_What is required:_
Output only the lines below from the one containing "export MIN_ROUTING_LAYER = met2" to the one containing "--- input diff", exactly as written, both ends kept.

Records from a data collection

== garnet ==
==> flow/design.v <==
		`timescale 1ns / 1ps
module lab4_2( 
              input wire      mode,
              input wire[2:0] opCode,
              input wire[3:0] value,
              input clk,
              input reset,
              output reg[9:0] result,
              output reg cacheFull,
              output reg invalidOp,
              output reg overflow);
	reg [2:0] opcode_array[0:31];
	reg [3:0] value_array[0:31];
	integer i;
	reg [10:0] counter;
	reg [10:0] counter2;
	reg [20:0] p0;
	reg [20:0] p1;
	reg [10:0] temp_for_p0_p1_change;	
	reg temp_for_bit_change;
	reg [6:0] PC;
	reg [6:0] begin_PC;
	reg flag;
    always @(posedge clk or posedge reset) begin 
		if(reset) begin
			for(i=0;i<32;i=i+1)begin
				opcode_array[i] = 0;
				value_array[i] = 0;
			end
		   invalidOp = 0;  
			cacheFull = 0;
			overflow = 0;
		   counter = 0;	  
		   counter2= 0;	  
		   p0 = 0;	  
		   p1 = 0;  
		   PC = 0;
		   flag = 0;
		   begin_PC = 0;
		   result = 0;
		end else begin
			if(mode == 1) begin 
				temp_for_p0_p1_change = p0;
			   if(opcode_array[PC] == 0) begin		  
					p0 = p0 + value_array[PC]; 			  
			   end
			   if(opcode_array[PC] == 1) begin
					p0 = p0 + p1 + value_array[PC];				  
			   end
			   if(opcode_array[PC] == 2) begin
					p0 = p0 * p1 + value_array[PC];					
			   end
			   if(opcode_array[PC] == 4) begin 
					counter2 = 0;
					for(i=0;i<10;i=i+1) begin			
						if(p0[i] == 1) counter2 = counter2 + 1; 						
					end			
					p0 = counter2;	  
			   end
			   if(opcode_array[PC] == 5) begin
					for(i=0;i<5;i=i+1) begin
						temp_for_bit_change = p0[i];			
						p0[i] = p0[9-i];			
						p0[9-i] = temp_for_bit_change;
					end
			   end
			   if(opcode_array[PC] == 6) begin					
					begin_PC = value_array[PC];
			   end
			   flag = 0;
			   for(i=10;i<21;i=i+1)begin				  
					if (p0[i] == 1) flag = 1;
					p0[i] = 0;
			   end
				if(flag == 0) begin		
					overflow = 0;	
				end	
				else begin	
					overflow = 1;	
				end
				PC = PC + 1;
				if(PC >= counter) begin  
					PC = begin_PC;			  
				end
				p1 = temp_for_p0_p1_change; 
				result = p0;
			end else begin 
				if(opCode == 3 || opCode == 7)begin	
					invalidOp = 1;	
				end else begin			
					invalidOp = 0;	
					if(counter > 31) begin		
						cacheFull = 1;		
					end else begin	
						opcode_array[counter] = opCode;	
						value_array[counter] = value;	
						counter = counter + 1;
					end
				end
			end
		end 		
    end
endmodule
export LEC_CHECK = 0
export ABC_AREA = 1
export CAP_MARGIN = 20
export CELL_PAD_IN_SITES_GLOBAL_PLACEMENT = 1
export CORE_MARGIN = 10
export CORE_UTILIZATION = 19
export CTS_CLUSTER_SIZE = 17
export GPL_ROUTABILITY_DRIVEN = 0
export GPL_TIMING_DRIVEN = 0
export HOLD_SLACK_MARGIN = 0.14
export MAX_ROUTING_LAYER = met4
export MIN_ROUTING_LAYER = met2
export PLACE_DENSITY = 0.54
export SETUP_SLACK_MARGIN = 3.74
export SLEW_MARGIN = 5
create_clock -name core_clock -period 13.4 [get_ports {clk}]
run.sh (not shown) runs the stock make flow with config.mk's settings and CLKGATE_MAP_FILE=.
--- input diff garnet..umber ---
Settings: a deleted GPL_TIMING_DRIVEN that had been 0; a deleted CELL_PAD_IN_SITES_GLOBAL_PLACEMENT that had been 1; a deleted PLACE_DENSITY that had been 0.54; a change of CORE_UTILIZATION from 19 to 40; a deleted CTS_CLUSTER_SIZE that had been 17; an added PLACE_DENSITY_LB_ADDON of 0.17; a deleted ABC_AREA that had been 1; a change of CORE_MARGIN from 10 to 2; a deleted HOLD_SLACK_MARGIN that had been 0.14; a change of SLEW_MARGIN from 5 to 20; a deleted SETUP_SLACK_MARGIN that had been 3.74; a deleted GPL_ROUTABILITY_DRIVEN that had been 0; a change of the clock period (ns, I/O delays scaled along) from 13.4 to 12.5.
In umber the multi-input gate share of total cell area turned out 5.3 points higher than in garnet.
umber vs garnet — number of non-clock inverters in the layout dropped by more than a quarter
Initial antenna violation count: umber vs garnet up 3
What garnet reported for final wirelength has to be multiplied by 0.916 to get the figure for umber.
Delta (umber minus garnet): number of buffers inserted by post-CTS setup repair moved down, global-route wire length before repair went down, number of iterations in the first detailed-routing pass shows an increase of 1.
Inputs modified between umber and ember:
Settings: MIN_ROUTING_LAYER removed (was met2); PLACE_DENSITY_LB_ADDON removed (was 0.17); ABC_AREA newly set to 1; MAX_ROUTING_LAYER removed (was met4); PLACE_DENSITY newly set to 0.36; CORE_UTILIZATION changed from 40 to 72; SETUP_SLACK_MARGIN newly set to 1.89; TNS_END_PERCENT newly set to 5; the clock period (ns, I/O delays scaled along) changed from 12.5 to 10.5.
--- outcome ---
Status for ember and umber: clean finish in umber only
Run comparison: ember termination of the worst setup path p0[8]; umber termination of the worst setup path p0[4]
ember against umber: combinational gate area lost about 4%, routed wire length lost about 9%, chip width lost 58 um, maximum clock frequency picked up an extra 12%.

_The completed task:_
export MIN_ROUTING_LAYER = met2
export PLACE_DENSITY = 0.54
export SETUP_SLACK_MARGIN = 3.74
export SLEW_MARGIN = 5
create_clock -name core_clock -period 13.4 [get_ports {clk}]
run.sh (not shown) runs the stock make flow with config.mk's settings and CLKGATE_MAP_FILE=.
--- input diff garnet..umber ---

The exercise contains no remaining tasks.